#### WHAT TO PRODUCE:
Your result should be every line of the records below that contains the word "segment".

Saved data entries:
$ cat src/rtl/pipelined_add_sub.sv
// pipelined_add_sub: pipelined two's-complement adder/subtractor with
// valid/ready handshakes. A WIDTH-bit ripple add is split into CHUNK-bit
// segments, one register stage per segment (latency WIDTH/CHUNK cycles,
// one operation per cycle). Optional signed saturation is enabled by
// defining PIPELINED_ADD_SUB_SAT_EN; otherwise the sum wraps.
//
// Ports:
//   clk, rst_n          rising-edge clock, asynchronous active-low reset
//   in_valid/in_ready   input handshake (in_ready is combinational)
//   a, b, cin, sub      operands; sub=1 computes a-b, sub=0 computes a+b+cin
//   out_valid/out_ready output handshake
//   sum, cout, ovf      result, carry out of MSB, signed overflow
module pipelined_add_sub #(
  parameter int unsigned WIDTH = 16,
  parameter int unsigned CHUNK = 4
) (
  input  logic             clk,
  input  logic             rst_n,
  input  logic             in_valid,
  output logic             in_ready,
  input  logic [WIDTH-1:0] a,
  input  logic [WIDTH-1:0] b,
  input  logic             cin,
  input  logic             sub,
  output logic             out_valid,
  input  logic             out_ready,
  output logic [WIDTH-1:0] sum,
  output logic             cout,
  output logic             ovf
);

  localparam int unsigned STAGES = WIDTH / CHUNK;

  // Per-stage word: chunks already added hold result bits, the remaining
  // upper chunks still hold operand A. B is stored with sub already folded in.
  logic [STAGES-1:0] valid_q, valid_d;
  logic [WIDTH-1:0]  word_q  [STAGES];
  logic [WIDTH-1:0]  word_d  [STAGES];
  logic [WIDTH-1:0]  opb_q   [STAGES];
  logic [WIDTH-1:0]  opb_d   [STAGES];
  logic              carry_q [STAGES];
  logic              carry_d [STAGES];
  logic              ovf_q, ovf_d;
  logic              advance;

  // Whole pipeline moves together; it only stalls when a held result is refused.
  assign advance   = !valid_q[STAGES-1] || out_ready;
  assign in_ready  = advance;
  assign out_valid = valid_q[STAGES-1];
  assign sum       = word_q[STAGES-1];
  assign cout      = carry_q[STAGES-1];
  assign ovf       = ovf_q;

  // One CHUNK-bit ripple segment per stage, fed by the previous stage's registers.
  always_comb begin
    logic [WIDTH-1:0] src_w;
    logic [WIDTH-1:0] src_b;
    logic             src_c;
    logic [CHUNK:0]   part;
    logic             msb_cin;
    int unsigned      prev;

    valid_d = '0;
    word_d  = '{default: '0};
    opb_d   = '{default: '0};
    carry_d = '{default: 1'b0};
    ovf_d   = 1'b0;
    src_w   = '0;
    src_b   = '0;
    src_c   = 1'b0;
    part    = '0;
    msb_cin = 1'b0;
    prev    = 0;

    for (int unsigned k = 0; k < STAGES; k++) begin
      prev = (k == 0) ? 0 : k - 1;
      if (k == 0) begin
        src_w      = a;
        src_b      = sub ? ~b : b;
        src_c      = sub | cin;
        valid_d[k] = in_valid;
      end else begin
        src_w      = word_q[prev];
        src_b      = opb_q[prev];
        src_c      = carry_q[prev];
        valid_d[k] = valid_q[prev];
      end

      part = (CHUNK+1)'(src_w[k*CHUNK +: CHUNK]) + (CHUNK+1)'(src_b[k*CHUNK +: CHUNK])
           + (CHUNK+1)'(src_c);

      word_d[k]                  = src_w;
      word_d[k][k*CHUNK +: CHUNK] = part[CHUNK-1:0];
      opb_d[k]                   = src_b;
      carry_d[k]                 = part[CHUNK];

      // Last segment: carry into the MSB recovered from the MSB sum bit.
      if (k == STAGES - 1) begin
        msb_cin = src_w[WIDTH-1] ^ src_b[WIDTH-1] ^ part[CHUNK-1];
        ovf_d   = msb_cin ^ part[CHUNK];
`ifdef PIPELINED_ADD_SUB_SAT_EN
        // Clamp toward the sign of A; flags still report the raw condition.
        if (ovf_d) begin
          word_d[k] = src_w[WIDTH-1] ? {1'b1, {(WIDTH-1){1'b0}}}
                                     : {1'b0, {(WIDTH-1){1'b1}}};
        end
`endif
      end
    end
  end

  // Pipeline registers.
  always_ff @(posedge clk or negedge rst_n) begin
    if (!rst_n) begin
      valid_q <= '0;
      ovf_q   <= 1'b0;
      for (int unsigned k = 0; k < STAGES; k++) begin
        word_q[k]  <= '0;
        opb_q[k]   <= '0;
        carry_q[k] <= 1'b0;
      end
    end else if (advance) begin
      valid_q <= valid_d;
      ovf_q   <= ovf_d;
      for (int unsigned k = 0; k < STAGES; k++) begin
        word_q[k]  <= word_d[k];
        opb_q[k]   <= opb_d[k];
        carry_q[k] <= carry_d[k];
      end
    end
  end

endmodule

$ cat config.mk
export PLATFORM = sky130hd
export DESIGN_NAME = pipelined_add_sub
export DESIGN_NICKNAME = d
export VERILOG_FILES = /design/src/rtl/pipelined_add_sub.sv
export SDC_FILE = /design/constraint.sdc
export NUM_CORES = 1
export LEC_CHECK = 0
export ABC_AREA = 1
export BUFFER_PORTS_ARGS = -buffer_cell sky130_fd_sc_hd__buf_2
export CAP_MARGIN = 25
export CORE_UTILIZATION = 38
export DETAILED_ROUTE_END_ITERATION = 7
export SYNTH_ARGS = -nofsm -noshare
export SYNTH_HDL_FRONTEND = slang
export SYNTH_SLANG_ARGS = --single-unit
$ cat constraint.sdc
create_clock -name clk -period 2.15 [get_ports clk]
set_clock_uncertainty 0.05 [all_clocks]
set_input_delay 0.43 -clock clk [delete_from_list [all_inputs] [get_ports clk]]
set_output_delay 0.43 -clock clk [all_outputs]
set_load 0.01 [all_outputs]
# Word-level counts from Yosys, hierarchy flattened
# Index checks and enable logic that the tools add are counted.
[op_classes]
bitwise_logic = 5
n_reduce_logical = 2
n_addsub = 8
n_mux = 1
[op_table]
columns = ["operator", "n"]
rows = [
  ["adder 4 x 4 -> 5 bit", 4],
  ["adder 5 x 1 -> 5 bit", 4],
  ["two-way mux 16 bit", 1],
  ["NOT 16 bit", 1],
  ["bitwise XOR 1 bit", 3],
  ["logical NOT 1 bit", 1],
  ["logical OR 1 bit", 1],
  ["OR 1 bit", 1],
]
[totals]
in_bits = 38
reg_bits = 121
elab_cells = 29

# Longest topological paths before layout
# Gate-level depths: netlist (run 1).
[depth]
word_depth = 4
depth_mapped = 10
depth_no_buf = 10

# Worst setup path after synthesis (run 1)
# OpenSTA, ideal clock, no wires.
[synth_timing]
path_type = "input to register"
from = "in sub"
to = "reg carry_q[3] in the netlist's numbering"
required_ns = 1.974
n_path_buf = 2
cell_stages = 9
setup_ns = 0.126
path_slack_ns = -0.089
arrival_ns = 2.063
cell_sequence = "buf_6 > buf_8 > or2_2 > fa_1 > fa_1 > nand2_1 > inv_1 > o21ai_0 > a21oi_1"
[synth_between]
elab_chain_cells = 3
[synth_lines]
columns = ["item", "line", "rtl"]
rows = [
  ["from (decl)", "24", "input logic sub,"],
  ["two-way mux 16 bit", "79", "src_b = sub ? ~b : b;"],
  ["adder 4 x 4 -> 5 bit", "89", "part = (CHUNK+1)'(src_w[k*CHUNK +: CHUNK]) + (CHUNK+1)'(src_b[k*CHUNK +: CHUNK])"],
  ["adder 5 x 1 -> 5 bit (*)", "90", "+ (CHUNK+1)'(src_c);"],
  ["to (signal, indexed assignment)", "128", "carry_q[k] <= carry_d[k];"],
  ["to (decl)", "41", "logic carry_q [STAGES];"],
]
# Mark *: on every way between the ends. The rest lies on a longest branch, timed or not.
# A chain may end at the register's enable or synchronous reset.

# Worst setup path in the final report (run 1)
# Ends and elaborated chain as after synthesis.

#### ANSWER TO THE EXERCISE:
// segments, one register stage per segment (latency WIDTH/CHUNK cycles,
  // One CHUNK-bit ripple segment per stage, fed by the previous stage's registers.
      // Last segment: carry into the MSB recovered from the MSB sum bit.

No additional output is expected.